When you reach the line that contains "package hit_trg_pkg;" in the data below, start reproducing lines exactly, and stop after the line that contains "cnt_d = load_val_i;".

[Stored data]
▼▼▼

[src/rtl/hit_trg_pkg.sv]
// Shared constants and generator state type for the hit pulse generator.
package hit_trg_pkg;

  localparam int unsigned NUM_CH    = 13;
  localparam int unsigned HIT_WIDTH = 8;
  localparam int unsigned CNT_W     = 16;

  // Accepted pulse-width window seen by the downstream width monitor
  localparam int unsigned WIDTH_MIN = HIT_WIDTH - 4;
  localparam int unsigned WIDTH_MAX = HIT_WIDTH + 4;

  typedef enum logic [1:0] {
    ST_IDLE,
    ST_HIGH,
    ST_LOW,
    ST_DONE
  } gen_state_e;

endpackage

[src/rtl/hit_gen_timer.sv]
// Loadable down-counter; tc_o is high during the last cycle of a loaded span.
module hit_gen_timer #(
  parameter int unsigned CNT_W = 16
) (
  input  logic             clk_i,
  input  logic             rst_i,
  input  logic             load_i,
  input  logic [CNT_W-1:0] load_val_i,
  output logic             tc_o
);

  logic [CNT_W-1:0] cnt_q, cnt_d;
  logic             tc_q, tc_d;

  // A span of N cycles holds N, N-1, ..., 1; tc flags the cycle holding 1
  always_comb begin
    cnt_d = cnt_q;
    tc_d  = tc_q;
    if (load_i) begin
      cnt_d = load_val_i;
      tc_d  = (load_val_i == CNT_W'(1));
    end else if (cnt_q != '0) begin
      cnt_d = cnt_q - CNT_W'(1);
      tc_d  = (cnt_q == CNT_W'(2));
    end
  end

  always_ff @(posedge clk_i or posedge rst_i) begin
    if (rst_i) begin
      cnt_q <= '0;
      tc_q  <= 1'b0;
    end else begin
      cnt_q <= cnt_d;
      tc_q  <= tc_d;
    end
  end

  assign tc_o = tc_q;

endmodule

▲▲▲

**Response box**
package hit_trg_pkg;

  localparam int unsigned NUM_CH    = 13;
  localparam int unsigned HIT_WIDTH = 8;
  localparam int unsigned CNT_W     = 16;

  // Accepted pulse-width window seen by the downstream width monitor
  localparam int unsigned WIDTH_MIN = HIT_WIDTH - 4;
  localparam int unsigned WIDTH_MAX = HIT_WIDTH + 4;

  typedef enum logic [1:0] {
    ST_IDLE,
    ST_HIGH,
    ST_LOW,
    ST_DONE
  } gen_state_e;

endpackage

[src/rtl/hit_gen_timer.sv]
// Loadable down-counter; tc_o is high during the last cycle of a loaded span.
module hit_gen_timer #(
  parameter int unsigned CNT_W = 16
) (
  input  logic             clk_i,
  input  logic             rst_i,
  input  logic             load_i,
  input  logic [CNT_W-1:0] load_val_i,
  output logic             tc_o
);

  logic [CNT_W-1:0] cnt_q, cnt_d;
  logic             tc_q, tc_d;

  // A span of N cycles holds N, N-1, ..., 1; tc flags the cycle holding 1
  always_comb begin
    cnt_d = cnt_q;
    tc_d  = tc_q;
    if (load_i) begin
      cnt_d = load_val_i;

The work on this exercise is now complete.